World War II caused devastation and havoc all over Europe, and many people became malnourished, with limited access to fruits, vegetables, and wheat. While this resulted in weakened health for most, those with celiac disease improved from this diet. 

Dutch paediatrician Dr. Willem-Karel Dicke noticed that fewer children with celiac disease were suffering symptoms during wartime than before the war, when the disease had a mortality rate of about 30%. When the war was over, the mortality went back up to the pre-war era. 

Researchers were now able to more easily narrow their focus concerning what food was creating celiac disease symptoms, as one of the main commodities missing during the war was wheat. 

In 1941, Dicke published a paper about his clinical observations and the effects that a wheat-free diet had on his patients. Subsequently, the medical community began linking gluten to celiac disease symptoms. Around the same time, progress was made on developing a biopsy procedure to positively diagnose celiac disease.

Scientists originally viewed celiac disease as a food allergy, but all of that was about to change.  

In the early 1970’s, scientists began to uncover that celiac disease could be an autoimmune disorder as opposed to an allergic one. This was approximately when the pathogenesis (how the disease develops on a cellular level) first appeared in scientific literature. 

By the late 1970’s, many studies had been published on the pathogenesis of celiac disease, linking it to other immunological disorders. These studies would lead to the discovery of the celiac gene. 

It originally shocked researchers to find that the gene HLA-DQ2 was associated with celiac disease, as they already knew it to be linked to type 1 diabetes. Scientists subsequently came to the realization that celiac disease is an autoimmune disorder, and that the immune system is triggered to attack its own intestines when gluten enters the body. 

While it was generally understood that only people with celiac disease could have such adverse reactions to gluten, the idea that gluten may negatively impact the health of people without celiac began to slowly emerge. 

A description of non-celiac gluten-sensitivity was first published in a 1980 paper in the journal Gastroenterology. The paper described patients who had symptoms similar to celiac disease that went away while they adhered to a gluten-free diet. They had no evidence of celiac disease based on biopsies. While to this day more research in this field is sorely needed, non-celiac gluten-sensitivity is recognized as a condition that has the same symptoms as celiac disease but without the immune system damaging the intestines.

Alessio Fasano, director of the Center for Celiac Research and Treatment at Massachusetts General Hospital, moved to the United States in 1993 after working with celiac patients in Europe. He was surprised when doctors and health care professionals let him know that he wouldn’t see much celiac in the United States, because the disease was almost nonexistent. 

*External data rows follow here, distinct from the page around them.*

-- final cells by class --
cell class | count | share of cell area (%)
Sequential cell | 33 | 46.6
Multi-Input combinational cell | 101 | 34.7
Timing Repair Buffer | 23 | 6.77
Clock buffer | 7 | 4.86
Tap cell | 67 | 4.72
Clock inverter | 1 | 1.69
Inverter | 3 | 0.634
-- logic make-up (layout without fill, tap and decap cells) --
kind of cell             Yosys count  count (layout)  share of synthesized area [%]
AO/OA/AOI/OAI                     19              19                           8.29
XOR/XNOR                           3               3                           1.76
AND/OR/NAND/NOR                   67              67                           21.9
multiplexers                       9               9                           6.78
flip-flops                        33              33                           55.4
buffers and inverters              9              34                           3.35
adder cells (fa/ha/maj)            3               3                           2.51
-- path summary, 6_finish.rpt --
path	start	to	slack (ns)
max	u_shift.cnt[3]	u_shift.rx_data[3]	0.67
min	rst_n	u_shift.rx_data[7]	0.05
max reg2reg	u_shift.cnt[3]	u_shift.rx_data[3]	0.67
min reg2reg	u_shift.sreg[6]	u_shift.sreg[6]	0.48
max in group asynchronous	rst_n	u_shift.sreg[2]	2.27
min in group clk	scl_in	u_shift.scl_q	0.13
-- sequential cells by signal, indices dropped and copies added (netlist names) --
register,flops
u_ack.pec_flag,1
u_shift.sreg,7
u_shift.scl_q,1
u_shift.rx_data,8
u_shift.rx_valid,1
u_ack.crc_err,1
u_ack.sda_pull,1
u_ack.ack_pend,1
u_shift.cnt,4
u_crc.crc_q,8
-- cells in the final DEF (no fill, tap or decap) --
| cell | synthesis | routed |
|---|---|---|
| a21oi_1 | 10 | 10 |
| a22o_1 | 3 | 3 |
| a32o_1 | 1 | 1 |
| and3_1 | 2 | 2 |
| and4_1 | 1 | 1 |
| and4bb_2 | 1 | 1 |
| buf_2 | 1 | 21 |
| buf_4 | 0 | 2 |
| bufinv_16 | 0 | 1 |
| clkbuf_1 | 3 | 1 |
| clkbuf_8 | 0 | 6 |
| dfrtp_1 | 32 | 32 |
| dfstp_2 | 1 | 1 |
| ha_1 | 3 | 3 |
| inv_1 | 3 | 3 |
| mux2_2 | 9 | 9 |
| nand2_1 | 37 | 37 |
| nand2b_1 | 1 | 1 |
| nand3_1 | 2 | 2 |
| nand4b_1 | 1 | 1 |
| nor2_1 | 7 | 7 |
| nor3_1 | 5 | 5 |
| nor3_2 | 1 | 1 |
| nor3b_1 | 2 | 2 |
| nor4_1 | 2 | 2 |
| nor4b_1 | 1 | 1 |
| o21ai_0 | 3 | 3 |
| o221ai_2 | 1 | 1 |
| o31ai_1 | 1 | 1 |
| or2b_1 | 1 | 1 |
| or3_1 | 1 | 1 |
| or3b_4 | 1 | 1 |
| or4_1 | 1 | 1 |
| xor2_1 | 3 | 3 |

He began researching why celiac disease was so uncommon in the U.S., and discovered exactly the opposite. Fasano’s data would lead to a landmark paper that would change the scientific community’s view of gluten in America. 

Fasano’s study found that celiac disease was present in around 1% of the population of the United States, or 10 times higher than what people thought it was. His study, published in 2003 in the journal JAMA Internal Medicine, was critical and groundbreaking, paving the way for many significant celiac and gluten related studies. 

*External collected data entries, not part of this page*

<file path="config.mk">
export PLATFORM = sky130hd
export DESIGN_NAME = frame_shadow_bank
export DESIGN_NICKNAME = d
export VERILOG_FILES = /design/src/rtl/fsb_pkg.sv /design/src/rtl/fsb_stage.sv /design/src/rtl/fsb_commit.sv /design/src/rtl/fsb_blank_fsm.sv /design/src/rtl/fsb_gain_delay.sv /design/src/rtl/frame_shadow_bank.sv
export SDC_FILE = /design/constraint.sdc
export NUM_CORES = 1
export LEC_CHECK = 0
export BUFFER_PORTS_ARGS = -buffer_cell sky130_fd_sc_hd__buf_2
export CORE_MARGIN = 4
export CORE_UTILIZATION = 45
export CTS_CLUSTER_DIAMETER = 30
export DETAILED_ROUTE_END_ITERATION = 8
export MAX_ROUTING_LAYER = met4
export PLACE_DENSITY = 0.72
export SLEW_MARGIN = 20
export SYNTH_ARGS = -nofsm -noshare
export SYNTH_HDL_FRONTEND = slang
export SYNTH_SLANG_ARGS = --single-unit
</file>
<file path="constraint.sdc">
create_clock -name clk -period 2.8 [get_ports clk]
set_clock_uncertainty 0.2 [all_clocks]
set_input_delay 0.42 -clock clk [delete_from_list [all_inputs] [get_ports clk]]
set_output_delay 0.42 -clock clk [all_outputs]
set_load 0.1 [all_outputs]
</file>
<file path="src/rtl/fsb_pkg.sv">
`timescale 1ns/1ps
package fsb_pkg;
    localparam int NGRP    = 6;
    localparam int SKIP_W  = 5;
    localparam int DADR_W  = 5;
    localparam int ROFF_W  = 5;
    localparam int LAST_W  = 13;
    localparam int LCNT_W  = 8;
    localparam int WSEL_W  = 3;
    localparam int WDIM_W  = 12;
    localparam int EXP_W   = 16;
    localparam int GAIN_W  = 8;
    localparam int RD_LO_W = SKIP_W + DADR_W + ROFF_W;

    typedef enum logic [2:0] {
        GRP_READ = 3'd0, GRP_DARK = 3'd1, GRP_PAD = 3'd2,
        GRP_WIN  = 3'd3, GRP_EXP  = 3'd4, GRP_GAIN = 3'd5
    } grp_e;

    typedef enum logic {BL_LIVE = 1'b0, BL_BLANK = 1'b1} blank_st_e;

    localparam logic [3:0] ADR_RD_LO = 4'd0;
    localparam logic [3:0] ADR_RD_LAST = 4'd1;
    localparam logic [3:0] ADR_DARK = 4'd2;
    localparam logic [3:0] ADR_PAD = 4'd3;
    localparam logic [3:0] ADR_WSEL = 4'd4;
    localparam logic [3:0] ADR_WWID = 4'd5;
    localparam logic [3:0] ADR_WHGT = 4'd6;
    localparam logic [3:0] ADR_EXP = 4'd7;
    localparam logic [3:0] ADR_GAIN = 4'd8;
    localparam logic [3:0] ADR_CTL = 4'd9;
    localparam int CTL_BOS_BIT = 8;
    localparam int CTL_LAT_BIT = 9;

    function automatic int grp_w(int g);
        case (g)
            0:       return RD_LO_W + LAST_W;
            1, 2:    return LCNT_W;
            3:       return WSEL_W + 2 * WDIM_W;
            4:       return EXP_W;
            default: return GAIN_W;
        endcase
    endfunction

    function automatic int grp_off(int g);
        int s = 0;
        for (int i = 0; i < g; i++) s += grp_w(i);
        return s;
    endfunction

    localparam int TOT_W = grp_off(NGRP);
endpackage

</file>
<file path="src/rtl/fsb_stage.sv">
`timescale 1ns/1ps
module fsb_stage
    import fsb_pkg::*;
#(
    parameter int DATA_W = 16,
    parameter int ADDR_W = 4
) (
    input  logic              clk,
    input  logic              rst_n,
    input  logic              wr_en,
    input  logic [ADDR_W-1:0] wr_addr,
    input  logic [DATA_W-1:0] wr_data,
    output logic [TOT_W-1:0]  stg,
    output logic [NGRP-1:0]   sync_en,
    output logic              blank_on_sw,
    output logic              gain_lat
);
    localparam int O_RD = grp_off(GRP_READ);
    localparam int O_WN = grp_off(GRP_WIN);

    always_ff @(posedge clk) begin
        if (!rst_n) begin
            stg         <= '0;
            sync_en     <= '1;
            blank_on_sw <= 1'b0;
            gain_lat    <= 1'b0;
        end else if (wr_en) begin
            case (wr_addr)
                ADR_RD_LO:   stg[O_RD +: RD_LO_W] <= wr_data[RD_LO_W-1:0];
                ADR_RD_LAST: stg[O_RD + RD_LO_W +: LAST_W] <= wr_data[LAST_W-1:0];
                ADR_DARK:    stg[grp_off(GRP_DARK) +: LCNT_W] <= wr_data[LCNT_W-1:0];
                ADR_PAD:     stg[grp_off(GRP_PAD) +: LCNT_W] <= wr_data[LCNT_W-1:0];
                ADR_WSEL:    stg[O_WN +: WSEL_W] <= wr_data[WSEL_W-1:0];
                ADR_WWID:    stg[O_WN + WSEL_W +: WDIM_W] <= wr_data[WDIM_W-1:0];
                ADR_WHGT:    stg[O_WN + WSEL_W + WDIM_W +: WDIM_W] <= wr_data[WDIM_W-1:0];
                ADR_EXP:     stg[grp_off(GRP_EXP) +: EXP_W] <= wr_data[EXP_W-1:0];
                ADR_GAIN:    stg[grp_off(GRP_GAIN) +: GAIN_W] <= wr_data[GAIN_W-1:0];
                ADR_CTL: begin
                    sync_en     <= wr_data[NGRP-1:0];
                    blank_on_sw <= wr_data[CTL_BOS_BIT];
                    gain_lat    <= wr_data[CTL_LAT_BIT];
                end
                default: ;
            endcase
        end
    end
endmodule

</file>
<file path="src/rtl/fsb_commit.sv">
`timescale 1ns/1ps
module fsb_commit
    import fsb_pkg::*;
(
    input  logic             clk,
    input  logic             rst_n,
    input  logic             frame_start,
    input  logic [TOT_W-1:0] stg,
    input  logic [NGRP-1:0]  sync_en,
    output logic [TOT_W-1:0] act,
    output logic [NGRP-1:0]  chg
);
    for (genvar g = 0; g < NGRP; g++) begin : g_grp
        localparam int OFF = grp_off(g);
        localparam int W   = grp_w(g);
        logic [W-1:0] held;
        logic         take;

        assign take = frame_start && sync_en[g];

        always_ff @(posedge clk) begin
            if (!rst_n)    held <= '0;
            else if (take) held <= stg[OFF +: W];
        end

        assign act[OFF +: W] = held;
        assign chg[g]        = take && (stg[OFF +: W] != held);
    end
endmodule

</file>
<file path="src/rtl/fsb_blank_fsm.sv">
`timescale 1ns/1ps
module fsb_blank_fsm
    import fsb_pkg::*;
(
    input  logic            clk,
    input  logic            rst_n,
    input  logic            frame_start,
    input  logic [NGRP-1:0] chg,
    input  logic            win_switch,
    input  logic            blank_on_sw,
    output logic            frame_blank
);
    blank_st_e state, state_nx;
    logic      cause;

    assign cause = chg[GRP_READ] || chg[GRP_DARK] || chg[GRP_PAD]
                || (win_switch && blank_on_sw);

    always_ff @(posedge clk) begin
        if (!rst_n) state <= BL_LIVE;
        else        state <= state_nx;
    end

    always_comb begin
        state_nx = state;
        unique case (state)
            BL_LIVE:  if (frame_start && cause) state_nx = BL_BLANK;
            BL_BLANK: if (frame_start)          state_nx = cause ? BL_BLANK : BL_LIVE;
        endcase
    end

    always_comb begin
        frame_blank = (state == BL_BLANK);
    end
endmodule

</file>
<file path="src/rtl/fsb_gain_delay.sv">
`timescale 1ns/1ps
module fsb_gain_delay #(
    parameter int W = 8
) (
    input  logic         clk,
    input  logic         rst_n,
    input  logic         frame_start,
    input  logic         gain_lat,
    input  logic [W-1:0] gain_act,
    output logic [W-1:0] gain_out
);
    logic [W-1:0] prev;

    always_ff @(posedge clk) begin
        if (!rst_n)           prev <= '0;
        else if (frame_start) prev <= gain_act;
    end

    assign gain_out = gain_lat ? prev : gain_act;
endmodule

</file>
<file path="src/rtl/frame_shadow_bank.sv">
`timescale 1ns/1ps
module frame_shadow_bank
    import fsb_pkg::*;
#(
    parameter int DATA_W = 16,
    parameter int ADDR_W = 4
) (
    input  logic              clk,
    input  logic              rst_n,
    input  logic              frame_start,
    input  logic              wr_en,
    input  logic [ADDR_W-1:0] wr_addr,
    input  logic [DATA_W-1:0] wr_data,
    output logic [SKIP_W-1:0] skip_mode,
    output logic [DADR_W-1:0] dark_row_addr,
    output logic [ROFF_W-1:0] row_offset,
    output logic [LAST_W-1:0] last_row,
    output logic [LCNT_W-1:0] dark_lines,
    output logic [LCNT_W-1:0] pad_lines,
    output logic [WSEL_W-1:0] win_sel,
    output logic [WDIM_W-1:0] win_width,
    output logic [WDIM_W-1:0] win_height,
    output logic [EXP_W-1:0]  exposure,
    output logic [GAIN_W-1:0] gain,
    output logic              frame_blank
);
    localparam int O_RD = grp_off(GRP_READ);
    localparam int O_WN = grp_off(GRP_WIN);

    logic [TOT_W-1:0] stg_flat, act_flat;
    logic [NGRP-1:0]  sync_en, chg;
    logic             blank_on_sw, gain_lat, win_switch;

    fsb_stage #(.DATA_W(DATA_W), .ADDR_W(ADDR_W)) u_stage (
        .clk(clk), .rst_n(rst_n), .wr_en(wr_en), .wr_addr(wr_addr),
        .wr_data(wr_data), .stg(stg_flat), .sync_en(sync_en),
        .blank_on_sw(blank_on_sw), .gain_lat(gain_lat)
    );

    fsb_commit u_commit (
        .clk(clk), .rst_n(rst_n), .frame_start(frame_start),
        .stg(stg_flat), .sync_en(sync_en), .act(act_flat), .chg(chg)
    );

    assign win_switch = frame_start && sync_en[GRP_WIN]
                     && (stg_flat[O_WN +: WSEL_W] != act_flat[O_WN +: WSEL_W]);

    fsb_blank_fsm u_blank (
        .clk(clk), .rst_n(rst_n), .frame_start(frame_start), .chg(chg),
        .win_switch(win_switch), .blank_on_sw(blank_on_sw),
        .frame_blank(frame_blank)
    );

    fsb_gain_delay #(.W(GAIN_W)) u_gain (
        .clk(clk), .rst_n(rst_n), .frame_start(frame_start),
        .gain_lat(gain_lat),
        .gain_act(act_flat[grp_off(GRP_GAIN) +: GAIN_W]),
        .gain_out(gain)
    );

    assign skip_mode     = act_flat[O_RD +: SKIP_W];
    assign dark_row_addr = act_flat[O_RD + SKIP_W +: DADR_W];
    assign row_offset    = act_flat[O_RD + SKIP_W + DADR_W +: ROFF_W];
    assign last_row      = act_flat[O_RD + RD_LO_W +: LAST_W];
    assign dark_lines    = act_flat[grp_off(GRP_DARK) +: LCNT_W];
    assign pad_lines     = act_flat[grp_off(GRP_PAD) +: LCNT_W];
    assign win_sel       = act_flat[O_WN +: WSEL_W];
    assign win_width     = act_flat[O_WN + WSEL_W +: WDIM_W];
    assign win_height    = act_flat[O_WN + WSEL_W + WDIM_W +: WDIM_W];
    assign exposure      = act_flat[grp_off(GRP_EXP) +: EXP_W];
endmodule

</file>
# Yosys cells after proc, flatten, opt, wreduce, memory -nomap -nowiden
# Index checks and enable logic that the tools add are counted.
totals:
  ff_bits: 207
  out_inout_bits: 96
  wordCells: 65
classes:
  eq_ne: 13
  muxes: 5
  n_bitwise: 1
  n_reduce_logical: 26
op_table:
  columns: ["cell", "n"]
  rows:
  - ["inequality test 28 bit", 1]
  - ["AND reduction 2 bit", 10]
  - ["== test 4 x 3 -> 1 bit (second input constant)", 4]
  - ["inequality test 8 bit", 2]
  - ["logical AND 1 bit", 12]
  - ["== test 4 x 2 -> 1 bit (second input constant)", 2]
  - ["== test 4 bit (second input constant)", 2]
  - ["2-to-1 mux 8 bit", 1]
  - ["== test 4 x 1 -> 1 bit (second input constant)", 1]
  - ["zero test 4 bit", 1]
  - ["logical OR 1 bit", 3]
  - ["2-to-1 mux 1 bit", 3]
  - ["inequality test 3 bit", 1]
  - ["case mux 1 bit (2 select lines)", 1]
  - ["NOT 1 bit", 1]

# Depth between registers and ports, before layout
# Gate-level depths: netlist of the first run.
depth:
  ltp_word: 8
  ltp_mapped: 7

# By module
# Synthesis of the first run repeated with hierarchy kept, for this count alone.
unflattened:
  cells_unflattened: 964
  area_unflattened_um2: 9198.8
by_module_without_submodules:
  columns: ["module", "n_inst", "cells_per_inst", "area_per_inst_um2", "seq_area_each_um2"]
  rows:
  - ["fsb_commit", 1, 548, 4867.2, 1901.8]
  - ["fsb_stage", 1, 372, 3813.7, 2062.0]
  - ["fsb_gain_delay", 1, 34, 432.9, 160.2]
  - ["fsb_blank_fsm", 1, 5, 48.8, 20.0]
  - ["frame_shadow_bank", 1, 5, 36.3, 0.0]

# Least setup slack after synthesis of the first run
# OpenSTA, ideal clock, no wires.
synth_path:
  path_type: "flip-flop to output port"
  startpoint: "register u_stage.gain_lat"
  endpoint: "output port gain[0]"
  arrival_time_ns: 1.168
  slack_ns: 1.012
  path_stages_with_launch: 3
  n_path_buf: 1
  cell_sequence: "dfxtp_1 clkbuf_1 mux2_2"
synth_between:
  elab_chain_cells: 1
synth_lines:
  columns: ["item", "line", "rtl"]
  rows:
  - ["from (decl)", "fsb_stage.sv:16", "output logic gain_lat"]
  - ["from (signal assigned)", "fsb_stage.sv:41", "gain_lat <= wr_data[CTL_LAT_BIT];"]
  - ["2-to-1 mux 8 bit", "fsb_gain_delay.sv:19", "assign gain_out = gain_lat ? prev : gain_act;"]
  - ["to (decl)", "frame_shadow_bank.sv:24", "output logic [GAIN_W-1:0] gain,"]
# No other way between the ends.

# Final worst setup path of the first run
layout_path:
  startpoint: "register u_stage.gain_lat"
  endpoint: "output port gain[7]"
# Same word-level chain as after synthesis.

==> impl_metrics.tcl, run 1 <==
set metrics [dict create \
    status "finished, final reports clean" \
    avgSynthCellArea_sq_um 9.09 \
    netlist_area_sq_um 9080 \
    ios 120 \
    grt_pass1_vias 6148 \
    yosysSeqAreaShare 0.456 \
    core-area_sq_um 19700 \
    overflow 0 \
    cts_resized 0 \
    reg2regPathDepth 6 \
    wl_met1_um 9590 \
    synthTopCellsByCount "243 x nand2_1, 207 x dfxtp_1, 111 x a21boi_0" \
    final-hold-violation-count 0 \
    fin_crit_ps 2370 \
    timing.fmax_mhz 423 \
    finalWeightedCongestion 0.785 \
    cp.arrival_ps 1750 \
    wl_met3_um 1410 \
    async_flop_share 0 \
    drive_gt1_frac 0.202 \
    yosys_warnings 0 \
    grt_max_degree 65 \
    dieHeight_um 150 \
    ir_drop_mv 0.605 \
    dp_hpwl_um 13600 \
    post-route-period-util 0.845 \
    via_per_inst 4.84 \
    syn_nets 1023 \
    startpoint "u_stage.gain_lat$_SDFFE_PN0P_" \
    layoutNonFillerInstCount 1326 \
    hold_path_class "primary input to register" \
    cts_hold_buf 4 \
    maxCapViolCount 0 \
    postCtsSetupBuffers 0 \
    rows 51 \
    wl_met2_um 9790 \
    tns_ps 0 \
    fillerInstances 1821 \
    cts_sinks 207 \
    antenna_cells 0 \
    grt_use_total 0.194 \
    clock_path_buffers 3 \
    synth_area_leaders "dfxtp_1 46%, nand2_1 10%, a21boi_0 9.2%" \
    vias 6423 \
    p_per_area_nw_per_um2 772 \
    netlist.area_leader.share 0.456 \
    ys_ff_latch 207 \
    reg2reg_slack_ps 820 \
    start_util 0.462 \
    highest_layer "met4" \
    io_buffers 119 \
    finalSetupViolCount 0 \
    crit_fanout 9 \
    dpl_cell_area_sq_um 9200 \
    wire_per_inst_um 16.0 \
    synth_edf_count 0 \
    cts_made_buffers 42 \
    synthFlopType "dfxtp_1" \
    post-place-cells 1244 \
    first_pass_iters 4 \
    crit_type "register to primary output" \
    critPathLaunchType "register" \
    nNetsFinal 1051 \
    drc 0 \
    drt_wl_total_um 21200 \
    ys_types 31 \
    clockRootBuffer "clkbuf_16" \
    totalPowerFinal_w 0.00822 \
    crit_path_end "gain[7]" \
    syn_to_final_growth_pct 17.3 \
    worstMarginPinSlew_ps 638 \
    slew_violations 0 \
    cts_tree "done" \
    clk_pin_slew_worst_paths_ps 40 \
    dieWidth_um 150 \
    design_area_sq_um 10700 \
    htreeDepth 2 \
    clk_latency_ps 510 \
    leakage_nw 4.31 \
    rsz0062_at_grt "false" \
    synth.most_common_cell "nand2_1" \
    grt_pass1_wl_um 33600 \
    slew-limit-headroom 0.574 \
    drtAntennaViolNets 0 \
    r2r-start "u_stage.stg[11]$_SDFFE_PN0P_" \
    dieArea_sq_um 22500 \
    syn_inst 999 \
    antenna_found_initial 0 \
    cp_data_required_time_ps 2180 \
    crit_path_end_kind "primary output" \
    synth_top_area_cell "dfxtp_1" \
    fin_hold_ws_ps 62.9 \
    drtIter0Drc 334 \
]
[power breakdown]
part / internal, W / leakage (nW) / switching, W
logic: 0.000126 / 1.96 / 0.000269
registers: 0.00298 / 1.67 / 0.0000249
clock network: 0.00327 / 0.679 / 0.00155
total: 0.00638 / 4.31 / 0.00184
[logic make-up (layout without fill, tap and decap cells)]
group                     Yosys count  after routing  share of synthesized area
muxes                              88             88                     0.0981
AOI/OAI and AO/OA                 132            132                      0.108
and+or+nand+nor                   371            371                      0.188
buffers and inverters             154            216                      0.104
xor gates and xnor gates           47             47                     0.0453
DFF                               207            207                      0.456
[stage by stage]
stage               setup WS [ps]  utilization
floorplan                    1010            -
global placement              765        0.468
detailed placement            740        0.468
CTS                           395        0.542
global route                  348        0.542
finish                        434        0.542
[area by class of cell]
type / count / area [sq um] / share of cell area
Clock buffer: 61 / 1250 / 0.117
Clock inverter: 17 / 163 / 0.0153
Inverter: 1 / 3.75 / 0.000352
Multi-Input combinational cell: 638 / 3990 / 0.375
Sequential cell: 207 / 4140 / 0.389
Tap cell: 265 / 332 / 0.0311
Timing Repair Buffer: 137 / 768 / 0.0721
[cell usage in the layout (no fill, tap or decap), drive strengths merged]
cell	instances
dlygate4sd3	4
buf	133
dfxtp	207
xnor2	28
nand2b	2
nand3b	2
a21boi	126
a31oi	1
clkinvlp	5
o311ai	1
nor2	2
nand2	243
xor2	19
and3	3
inv	2
nor2b	74
nor4	4
clkinv	9
o21ai	3
nand4	8
and2	4
or4	1
o41ai	1
nor3	1
clkbuf	61
nand3	25
nor3b	2
bufinv	2
mux2	8
mux2i	80
[how the worst min path moves through the flow]
stage	startpoint	to	slack, ps	cells after the start
floorplan	u_stage.stg[81]$_SDFFE_PN0P_	u_commit.g_grp[4].held[10]$_SDFFE_PN0P_	230	2
global placement	u_stage.stg[82]$_SDFFE_PN0P_	u_stage.stg[82]$_SDFFE_PN0P_	240	2
detailed placement	u_stage.stg[80]$_SDFFE_PN0P_	u_stage.stg[80]$_SDFFE_PN0P_	250	2
CTS	wr_data[10]	u_stage.stg[81]$_SDFFE_PN0P_	50	3
global route	wr_data[10]	u_stage.stg[81]$_SDFFE_PN0P_	60	3
finish	wr_data[10]	u_stage.stg[81]$_SDFFE_PN0P_	60	3
[critical path, stage by stage (launching register included)]
cell and delay [ps]:
dfxtp_1 570, mux2_2 380, buf_2 290
[sequential cells by signal (all words and copies together) (netlist names), named ones only]
| name | flops |
|---|---|
| u_stage.sync_en | 6 |
| u_commit.g_grp.held | 95 |
| u_stage.stg | 95 |
| u_stage.gain_lat | 1 |
| u_stage.blank_on_sw | 1 |
| u_gain.prev | 8 |
[metal layers]
layer | track usage | vias up
li1 | - | 3244
met5 | - | -
met2 | 0.300 | 166
met3 | 0.0445 | 29
met1 | 0.255 | 2984
met4 | 0.0554 | 0
Power figures use the tool's default switching activity.
==> run 2: changes to the inputs <==
- clock period: 2.8 -> 2.3 ns (I/O delays scaled with it)
==> run 2 against run 1 <==
Against the previous run:
- first-iteration DRC count is 8.4% higher
- worst setup slack worse by 290 ps
- combinational power is 23% higher
- register-to-register slack worse by 350 ps
- critical path depth stayed put
- sequential share of layout area is 0.39 points lower
- design area is 1.0% higher
- critical path type unchanged
- critical endpoint is now gain[2]
- total power is 24% higher
- highest routed layer unchanged
- wire length is 0.44% higher
- via count is 1.7% higher
- utilization is 0.56 points higher
==> impl_metrics.tcl, run 2 (synthesis results as in run 1) <==
set metrics [dict create \
    syn_to_final_growth_pct 18.5 \
    maxCapViolCount 0 \
    ios 120 \
    dp_hpwl_um 13600 \
    start_util 0.462 \
    antenna_cells 0 \
    grt_pass1_vias 6453 \
    slew_violations 0 \
    leakage_nw 4.36 \
    layout_commonest_cell "nand2_1" \
    htreeDepth 2 \
    clock_path_buffers 3 \
    clk_pin_slew_worst_paths_ps 50 \
    status "finished, final reports clean" \
    final-hold-violation-count 0 \
    antenna_found_initial 0 \
    nNetsFinal 1060 \
    cts_sinks 207 \
    holdPathStages 3 \
    overflow 0 \
    core-area_sq_um 19700 \
    hold_path_class "primary input to register" \
    crit_path_end_kind "primary output" \
    slew-limit-headroom 0.575 \
    grt_max_degree 78 \
    p_per_area_nw_per_um2 947 \
    grt_use_total 0.196 \
    p_seq_frac 0.359 \
    layout_common_cells "243 x nand2_1, 206 x dfxtp_1, 118 x buf_2, 111 x a21boi_0, 80 x mux2i_1" \
    dieHeight_um 150 \
    drive_gt1_frac 0.204 \
    tns_ps 0 \
    worstMarginPinSlew_ps 636 \
    io_buffers 119 \
    drc 0 \
    drtIter0Drc 362 \
    via_per_inst 4.90 \
    cts_tree "done" \
    reg2reg_slack_ps 470 \
    r2r-start "u_stage.stg[24]$_SDFFE_PN0P_" \
    reg2regPathDepth 5 \
    crit_type "register to primary output" \
    wire_per_inst_um 15.9 \
    cts_made_buffers 43 \
    pwr-share-comb 0.047 \
    rows 51 \
    drtAntennaViolNets 0 \
    critPathLaunchType "register" \
    timing.fmax_mhz 464 \
    place_ws_ps 379 \
    dieWidth_um 150 \
    finalSetupViolCount 0 \
    clk_latency_ps 510 \
    fin_crit_ps 2150 \
    cp.arrival_ps 1610 \
    drt_wl_total_um 21300 \
    first_pass_iters 4 \
    vias 6534 \
    reg.largest.list "u_commit.g_grp.held: 95 flops, u_stage.stg: 95 flops, u_gain.prev: 8 flops" \
    grt_pass1_wl_um 34100 \
    intPower_w 0.00795 \
    cp_data_required_time_ps 1750 \
    finalWeightedCongestion 0.808 \
    post-route-period-util 0.936 \
    hold_start "wr_data[7]" \
    switching_share 0.219 \
    ir_drop_mv 0.680 \
    whs_endpoint "u_stage.stg[78]$_SDFFE_PN0P_" \
    p_sw_w 0.00223 \
    clkPwrFrac 0.593 \
    clockRootBuffer "clkbuf_16" \
    setup_slack_ps 147 \
    dieArea_sq_um 22500 \
    crit_fanout 9 \
    rsz0062_at_grt "false" \
]
==> run 2: changes by cell type in the layout (fill, tap and decap cells not counted), moves of 2 or more <==
cell	previous run	this run
clkinv_4	3	1
buf_4	13	16
bufinv_16	2	4
dlygate4sd3_1	4	9
==> run 2: timing repair <==
item / in CTS / in global routing
endpoints found under the hold margin: 16 / 0
gates resized for setup: 1 / 0
setup buffers: 0 / 0
setup endpoints to repair: 8 / 0
hold buffers: 9 / 0
==> run 2: worst max-delay path by stage <==
stage	startpoint	endpoint	cells past startpoint
after CTS	u_stage.gain_lat$_SDFFE_PN0P_	gain[2]	2
after global routing	u_stage.gain_lat$_SDFFE_PN0P_	gain[0]	2
after global placement	wr_addr[2]	u_stage.stg[38]$_SDFFE_PN0P_	5
after floorplan	u_stage.gain_lat$_SDFFE_PN0P_	gain[0]	2
final	u_stage.gain_lat$_SDFFE_PN0P_	gain[2]	2
after detailed placement	wr_addr[2]	u_stage.stg[38]$_SDFFE_PN0P_	5
==> run 2: per-layer routing <==
metal / global-route usage / vias up / part of all wire
li1: - / 3258 / -
met1: 0.247 / 3083 / 0.46
met2: 0.312 / 155 / 0.46
met3: 0.0463 / 38 / 0.059
met4: 0.0599 / 0 / 0.022
met5: - / - / 0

As time passed by, more evidence was coming out that a gluten-free diet could potentially benefit people suffering from other chronic inflammatory conditions, like diabetes or multiple sclerosis. As evidence mounted attesting to the potential benefits of a gluten-free diet, more and more people began to think that it may just be the diet that could cure all ailments.

By 2013, the gluten-free food and beverage industry grew to $10.5 billion. That same year, the FDA issued rules for labeling gluten-free food items.  Grocery stores began to dedicate gluten-free sections in their stores, restaurants began labeling menus, and life for people with celiac disease and gluten-sensitivity started to get somewhat easier. 

How much easier? This is the decade that has brought us gluten-free phone apps, gluten-free cookbooks, gluten-free pizza delivery, portable gluten-testers, gluten-free meal delivery, and, of course, gluten-free supplements. 

As research on celiac disease and gluten-sensitivity continued, more evidence was uncovered showing that people without celiac may benefit from a gluten-free diet.